Marazion, Cornwall

Setting just two miles above Penzance and in the Cornwall Area of Outstanding Beauty, Marazion is a pretty little shop town with views of St. Michael’s Mount. There are numerous restaurants, galleries and stores, as well as a beach and half-mile causeway to the castle. The little island in the sea is owned and operated by the National Trust, offering tours, tea and amazing views. The weather and tide has a bearing on access, so some pre-planning is necessary. However, the town itself is delightful and with two beautiful beaches it’s a great place to stop in for a few days.

Interestingly, Marazion claims to be one of the oldest towns in the United Kingdom, pointing to the 1257 charter granted by Henry III and reaffirmation by Queen Elizabeth I in 1595, though some might debate the first charter. The name itself is a bit of a mystery, but it is believed that markets were held in Marazion as early as 1070, and that Marazion was bigger and more important than Penzance. The name could possibly derive from Marghas Byghan, meaning small market or Marghas Yow, meaning Thursday market.

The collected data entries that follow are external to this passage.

## src/hdl/cdc_mux_pkg.sv

```systemverilog
package cdc_mux_pkg;

   // lane count and the tag width that addresses them
   localparam int NUM_LANES = 4;
   localparam int CHAN_W = $clog2(NUM_LANES);

   // payload width, the same on both clock domains
   localparam int DATA_W = 16;

   // per-lane storage, 2**ADDR_W entries
   localparam int ADDR_W = 3;
   localparam int LANE_DEPTH = 1 << ADDR_W;

   // beat entering the write domain
   typedef struct packed {
      logic [CHAN_W-1:0] chan;
      logic [DATA_W-1:0] data;
   } wr_beat_t;

   // word held inside a lane, the tag is implied by the lane
   typedef struct packed {
      logic [DATA_W-1:0] data;
   } lane_word_t;

   // beat leaving the read domain, tag restored from the grant
   typedef struct packed {
      logic [CHAN_W-1:0] chan;
      logic [DATA_W-1:0] data;
   } rd_beat_t;

   // output arbiter states
   typedef enum logic [1:0] {
      ARB_SCAN = 2'd0,
      ARB_HOLD = 2'd1
   } arb_state_e;

endpackage

```

## src/hdl/lane_dispatch.sv

```systemverilog
module lane_dispatch (
   input  logic                                  w_clk_i,
   input  logic                                  rst_n_i,
   input  logic                                  in_valid_i,
   input  cdc_mux_pkg::wr_beat_t                 in_beat_i,
   output logic                                  in_ready_o,
   input  logic [cdc_mux_pkg::NUM_LANES-1:0]     full_i,
   output logic [cdc_mux_pkg::NUM_LANES-1:0]     push_o,
   output cdc_mux_pkg::lane_word_t               push_word_o
);

   cdc_mux_pkg::wr_beat_t beat_q;
   logic                  valid_q;
   logic                  push_any;

   // decode the held channel into one strobe, only for a lane with room
   always_comb begin
      for (int k = 0; k < cdc_mux_pkg::NUM_LANES; k++) begin
         push_o[k] = valid_q && (int'(beat_q.chan) == k) && !full_i[k];
      end
   end

   assign push_any = |push_o;

   // register is free when empty or draining this cycle
   assign in_ready_o = !valid_q || push_any;

   assign push_word_o.data = beat_q.data;

   always_ff @(posedge w_clk_i or negedge rst_n_i) begin
      if (!rst_n_i) begin
         valid_q <= 1'b0;
      end else if (in_ready_o) begin
         valid_q <= in_valid_i;
      end
   end

   always_ff @(posedge w_clk_i) begin
      if (in_ready_o && in_valid_i) begin
         beat_q <= in_beat_i;
      end
   end

endmodule

```

## config.mk

```make
export PLATFORM = sky130hd
export DESIGN_NAME = lane_dispatch
export DESIGN_NICKNAME = d
export VERILOG_FILES = /design/src/hdl/cdc_mux_pkg.sv /design/src/hdl/lane_dispatch.sv
export SDC_FILE = /design/constraint.sdc
export NUM_CORES = 1
export LEC_CHECK = 0
export BUFFER_PORTS_ARGS = -buffer_cell sky130_fd_sc_hd__buf_2
export CAP_MARGIN = 25
export CORE_MARGIN = 5
export CORE_UTILIZATION = 44
export CTS_CLUSTER_SIZE = 12
export DETAILED_ROUTE_END_ITERATION = 7
export MAX_ROUTING_LAYER = met4
export PLACE_DENSITY = 0.82
export SETUP_SLACK_MARGIN = 0.02
export SLEW_MARGIN = 20
export SYNTH_ARGS = -nofsm -noshare
export SYNTH_HDL_FRONTEND = slang
export SYNTH_SLANG_ARGS = --single-unit
```

## constraint.sdc

```tcl
create_clock -name w_clk_i -period 3.85 [get_ports w_clk_i]
set_input_delay 0.77 -clock w_clk_i [delete_from_list [all_inputs] [get_ports w_clk_i]]
set_output_delay 0.77 -clock w_clk_i [all_outputs]
set_load 0.1 [all_outputs]
```

Word level (Yosys, flattened, before mapping). Cells that the tools add are included. Widths: inputs -> output; s select.

Equal/unequal tests: 3. Reductions and logical operators: 17.

Operators with widths (count): $logic_and 1x1->1 (9); $logic_not 1->1 (5); $eq 2x2->1 const B (2); $reduce_or 4->1 (1); $eq 2x1->1 const B (1); $logic_not 2->1 (1); $logic_or 1x1->1 (1).

Bits in registers: 19. Input port bits: 25. Logic and storage cells: 23.

Depth between registers and ports, before layout.
Depth after elaboration: 6. Depth in mapped cells: 2. Gate-level depth less buffers: 2.

Worst setup path after synthesis. No wires, ideal clock.

Path type: in2out. Start point: in full_i[3] (netlist bit). End point: out push_o[3] (netlist bit). Arrival time: 2.982 ns. Data required time: 3.080 ns. Setup slack: 0.098 ns. Cell stages on the path: 1. Buffers on the path: 0. Cell sequence: nor3b_1.

Word-level cells in the longest chain between the ends: 2.

RTL lines: start, declared (line lane_dispatch.sv:7) `input logic [cdc_mux_pkg::NUM_LANES-1:0] full_i,`; $logic_not 1->1 (line lane_dispatch.sv:19) `push_o[k] = valid_q && (int'(beat_q.chan) == k) && !full_i[k];`; $logic_and 1x1->1 (line lane_dispatch.sv:19); end, declared (line lane_dispatch.sv:8) `output logic [cdc_mux_pkg::NUM_LANES-1:0] push_o,`.

No other way between the ends.

Worst setup path in the final report.
Start point: in full_i[3] (netlist bit). End point: out in_ready_o.

Word-level cells in the longest chain between the ends: 4.

RTL lines: $logic_not 1->1 (line lane_dispatch.sv:19); $logic_and 1x1->1 (line lane_dispatch.sv:19); $reduce_or 4->1 (line lane_dispatch.sv:23) `assign push_any = |push_o;`; $logic_or 1x1->1 (line lane_dispatch.sv:26) `assign in_ready_o = !valid_q || push_any;`; end, declared (line lane_dispatch.sv:6) `output logic in_ready_o,`.

No other way between the ends.

==> results.cfg <==
[run_status]
status = finished clean

[grt]
grt_pass1_vias = 477
grt-ovfl-total = 0
use_met2 = 0.169
grtUsageMet1 = 0.100
busiest_layer = met2
grt.total_usage = 0.100
grt.met3_usage = 0.0372
antenna_found_initial = 0
grt_max_degree = 19
grt_pass1_wl_um = 1820

[power]
power.density_nw_per_um2 = 527
cellLeakagePower_nw = 0.412
peakVddDrop_uv = 283

[clock_tree]
cts-htree-levels = 1
cts_buffer_depth = 2
cts_tree = built
cts_sinks = 19
root_buffer = clkbuf_4
clk_latency_ps = 280
cts_setup_buffers = 0
hold_buffers = 0
clk_pin_slew_ps = 90
cts_made_buffers = 3
cts_resized = 0

[setup_path]
crit_type = in2out
critical_path_arrival_ps = 1700
cpMostUsedCell = buf_2
crit_start = full_i[3]
timing.rr.start = beat_q[17]
crit_fanout = 3
worstPathCellList = buf_2, mux2i_1, o22a_2, buf_2
ff2ff_path_depth = 2
critPathMaxStageDelay_ps = 410
required_ps = 3080
worst_setup_path_end_kind = output port
slowest_stage = buf_2
start_kind = input pin

[floorplanning]
fp-row-count = 15
start_util = 0.453
design.core.area_um2 = 1710
dieArea_um2 = 2700
die_w_um = 52.0
die_h_um = 52.0
io_pins = 46

[logic_synthesis]
postSynthAreaPerCell_um2 = 16.5
synth.area.top_cells = edfxtp_1 (70%), buf_4 (16%), dfrtp_1 (3.2%)
ys_seq_area_frac = 0.730
ys_ff_latch = 19
syn_nets = 72
synth_cell_types = 12
ys.flop_type = edfxtp_1
synthTopCellsByCount = edfxtp_1 (18), buf_4 (16), mux2i_1 (2), nor3_1 (2), nor3b_1 (2)
yosysTopAreaCellShare = 0.698
yosys_warnings = 0
synth_most_common_cell = edfxtp_1
synth-edff-count = 18
synthesis.area_um2 = 774
netlist_instances = 47
synthArstFlopShare = 0.0526
yosysTopAreaCell = edfxtp_1

[timing]
drv_slew = 0
rsz0062_at_grt = false
setup_ws_ps = 1380
finalCritPeriodShare = 0.643
setup_viol = 0
maxSlewHeadroom = 0.452
fin_setup_tns_ps = 0
hold-worst-slack_ps = 242
worst_pin_slew_ps = 822
period_minus_slack_ps = 2470
skew_ps = 2.81
fmax_ghz = 0.404
finalHoldViolations = 0

[placed_design]
hpwl_um = 1070
io_buffers = 45
finalWeightedCongestion = 0.708
post-place-ws_ps = 1390
placed_area_um2 = 911

[routing]
first_pass_iters = 4
avgViaCountPerCell = 4.51
antenna_left = 0
drt-initial-drc-count = 14
wirelength_um = 1320
drc = 0
wl_per_cell_um = 12.5
vias = 474

[cells_and_area]
design_area_um2 = 937
n_fill_cell = 150
synthToLayoutAreaGrowth_pct = 21.0
utilization = 0.549
final_layout_size_suffix_gt1_frac = 0.613
num-nets-final = 106
antenna_cells = 0

[hold_path]
hold_class = in2async

[run]
cap_violations = 0
## cell families (layout without fill, tap and decap cells)
group,Yosys count,count (layout),synth area share
DFF,19,19,0.730
muxes,2,2,0.0258
AOI/OAI and AO/OA,3,3,0.0388
and+or+nand+nor,6,6,0.0452
buffers and inverters,17,50,0.160
## final cells by class
class / instances / area [um^2] / share of cell area
inverter: 1 / 3.75 / 0.00401
sequential: 19 / 566 / 0.603
clock buffer: 4 / 26.3 / 0.0280
timing repair buffer: 45 / 225 / 0.240
tap: 25 / 31.3 / 0.0334
multi-input combinational: 11 / 85.1 / 0.0908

While shipping and trading were of great importance to the area, once tin and copper mines were established, greater wealth came to the area. Local wheals such as Prosper, Crab, Rodney, Tolvadden and South Neptune dominated the skyline and produced much heath until the late 1800s.

By the end of the mines the Victorian holiday makers were coming in droves to see the beautiful beaches of Cornwall. Marazion was a popular place due to St. Michael’s Mount and continues to bring in about 300,000 people each year.


Local businesses have won awards for their hospitality, including the Godolphin Arms Hotel and Ben’s Cornish Kitchen, which has won two restaurant of the year awards for 2016. Cycling and sailing are two of the most popular outdoor activities. Shopping includes galleries, clothing, antiques and collectibles, jewelry, pottery and much more.

The surrounding area still contains the ruins of engine houses used for mining and are worth a trek out of town. Agriculture is a major industry in the area and due to the mild climate of Cornwall unusual produce can be grown and there are often crops thriving through winter. Fields of daffodils can be spotted in early spring and are worth a drive outside of Marazion to see.